On the inside looking out

 
I wouldn't say I surprised when various American news broadcasts described the outcome of the recent (2011) Canadian election in a way that was so simplified that it was misleading. However, I had not expected the particular way in which the coverage would distort the realities of Canadian politics. The New York Times piece on the election results, Conservatives in Canada Expand Party's Hold, discussed them without ever mentioning, Jack Layton, the man who lead the New Democratic Party (the new official opposition) to win a record-breaking number of seats. In the same article Michael Ignatieff, leader the Liberals, is mentioned three times (excluding the still incorrect corrections at the bottom of the piece.) Similarly The Washington Post article,
Harper says he won’t move Canada hard to the right after winning coveted majority in election
does mention Jack Layton by name but does so in the second half of the piece and devotes far more time talking about Ignatieff than it did the very surprising success of the leader of the NDP.

It was after reading an article about the Canadian election in Slate.com Worthwhile Canadian Candidate: Michael Ignatieff may want to be prime minister too much for Canadians to give it to him. that I finally realized which presumptions/stereotypes that Canadian public's rejection of Michael Ignatieff was being filtered through.

First: Canadians are just like Americans except they like to play hockey, say "eh" and "aboot." Verities of American politics can be applied at will to Canadian politics.

Second: Separatism is a strange thing that has something to do with the fact that they speak French in places in Canada but Canadian regionalism isn't really important because they are just like Americans except for the fact that they play hockey etc...

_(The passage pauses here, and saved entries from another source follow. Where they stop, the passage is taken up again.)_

===== config.mk =====
export PLATFORM = sky130hd
export DESIGN_NAME = clk_gen_downsampler
export DESIGN_NICKNAME = d
export VERILOG_FILES = /design/src/rtl/clk_gen_downsampler.sv
export SDC_FILE = /design/constraint.sdc
export NUM_CORES = 1
export LEC_CHECK = 0
export CAP_MARGIN = 0
export CORE_MARGIN = 8
export CORE_UTILIZATION = 60
export DETAILED_ROUTE_END_ITERATION = 8
export DONT_BUFFER_PORTS = 1
export PLACE_DENSITY_LB_ADDON = 0.08
export SYNTH_ARGS = -nofsm -noshare
export SYNTH_HDL_FRONTEND = slang
export SYNTH_SLANG_ARGS = --single-unit

===== constraint.sdc =====
create_clock -name clk_i -period 1.8 [get_ports clk_i]
set_input_delay 0.27 -clock clk_i [delete_from_list [all_inputs] [get_ports clk_i]]
set_output_delay 0.27 -clock clk_i [all_outputs]
set_load 0.02 [all_outputs]
$ cat config.mk
export PLATFORM = sky130hd
export DESIGN_NAME = sc_up_transition_counter1
export DESIGN_NICKNAME = d
export VERILOG_FILES = /design/src/rtl/sc_up_transition_counter1.sv
export SDC_FILE = /design/constraint.sdc
export NUM_CORES = 1
export LEC_CHECK = 0
export CAP_MARGIN = 25
export CORE_MARGIN = 5
export CORE_UTILIZATION = 46
export DETAILED_ROUTE_END_ITERATION = 16
export GPL_TIMING_DRIVEN = 0
export PLACE_DENSITY = 0.76
export SLEW_MARGIN = 10
export SYNTH_ARGS = -nofsm -noshare
export SYNTH_HDL_FRONTEND = slang
export SYNTH_SLANG_ARGS = --single-unit
$ cat constraint.sdc
create_clock -name SC_upTRANSITIONCOUNTER1_CLOCK_50 -period 2.8 [get_ports SC_upTRANSITIONCOUNTER1_CLOCK_50]
set_input_delay 0.7 -clock SC_upTRANSITIONCOUNTER1_CLOCK_50 [delete_from_list [all_inputs] [get_ports SC_upTRANSITIONCOUNTER1_CLOCK_50]]
set_output_delay 0.7 -clock SC_upTRANSITIONCOUNTER1_CLOCK_50 [all_outputs]
set_load 0.05 [all_outputs]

Third: Oh, and they have these "left leaning" parties and some of them even have "socialist" roots but a conservative is a conservative is a Republican so delving any deeper into the party platforms (what! conservatives in Canada back socialized medicine!) isn't really necessary.

Fourth: People who live outside of Canada and become well-known in the United States should be recognized by Canadians as ambitious not expatriate.

Fifth: Canadians who don't immediately warm to a Harvard intellectual who spent more than 3 decades out of the country and came back and almost immediately ran for the leadership of his political party are parochial, credulous (falling for the Rovesque tactics of the Conservatives) or suspicious of ambition.

Sixth: That someone from the "outside" (if they are an American) can better understand/judge what is good for Canadians than can Canadians.

Lest these suggestions come across as simply another case of Canadian "touchiness" I would point out that all the things which annoy me about the American coverage of Canadian politics also annoys me about Canadian coverage of the politics of other countries. Just as American news writers and editors understanding and evaluate Canadian news through the filters of their prior concepts so do Canadian news writers and editors understand and evaluate other countries through prior concepts/stereotypes. As citizens of democracies we are called upon at regular or irregular intervals (depending upon one's electoral system) to make decisions and judgments that should be made out of knowledge rather than ignorance. We should be reacting to the reality of the world around us not the phantasms created by "common knowledge," media steroetypes and fact challenged news delivery systems.